Composition inverses of the variations of the Baum-Sweet sequence (Q2317874)

Let \(\mathbf{s}=(s_{n})_{n\in\mathbb{N}}\) be a \(k\)-automatic sequence, i.e., a sequence whose \(n\)-th term is generated from the base-\(k\) expansion of \(n\) using a finite automaton. A famous Christol theorem states that if \(p\) is a prime number then the sequence \(\mathbf{s}\) with values in finite field \(\mathbb{F}_{p}\) is \(p\)-automatic if and only if the ordinary generating function of the sequence \(\mathbf{s}\), say \(F(x)\), is algebraic over \(\mathbb{F}_{p}\). Let us suppose that \(s_{0}=0\) and \(s_{1}\neq 0\). Then there is \(G\in\mathbb{F}_{p}[[x]]\) such that \(F(G(x))=G(F(x))=x\). The algebraicity of \(F\) implies the algebraicity of \(G\) and thus the sequence of coefficients of \(G\), say \(\mathbf{S}=(S_{n})_{n\in\mathbb{N}}\), is also \(p\)-automatic. The sequence \(\mathbf{S}\) is called the formal inverse of the sequence \(\mathbf{s}\). In the paper the author is interested in the arithmetic properties of the formal inverse of two relatives of Baum-Sweet sequence. The original Baum-Sweet sequence is the sequence whose \(n\)-th term is equal to 0 if the binary expansion of \(n\) contains a block of \(0\)'s of odd length and \(1\) otherwise. However, the 0-th term is defined as equal to 1, so there is no formal inverse.
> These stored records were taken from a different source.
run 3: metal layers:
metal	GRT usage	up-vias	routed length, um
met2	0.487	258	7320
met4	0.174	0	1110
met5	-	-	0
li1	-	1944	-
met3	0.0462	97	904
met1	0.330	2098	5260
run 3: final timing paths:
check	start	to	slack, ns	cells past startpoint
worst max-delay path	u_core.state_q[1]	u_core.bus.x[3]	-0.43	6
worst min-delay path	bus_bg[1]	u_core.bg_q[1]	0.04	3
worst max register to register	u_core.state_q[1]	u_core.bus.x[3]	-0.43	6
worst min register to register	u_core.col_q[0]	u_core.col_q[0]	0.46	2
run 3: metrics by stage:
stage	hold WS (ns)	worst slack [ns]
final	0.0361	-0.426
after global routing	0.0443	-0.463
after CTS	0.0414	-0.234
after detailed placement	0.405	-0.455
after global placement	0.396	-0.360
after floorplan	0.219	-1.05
The author modify the initial term to be 0 and consider shifts of the Baum-Sweet sequence. There are several results proved in the paper concerning formal inverse of introduced sequences. In particular, appearance of consecutive zero's, one's, increasing sequence of indices for which the sequence takes values 1 and other properties are investigated.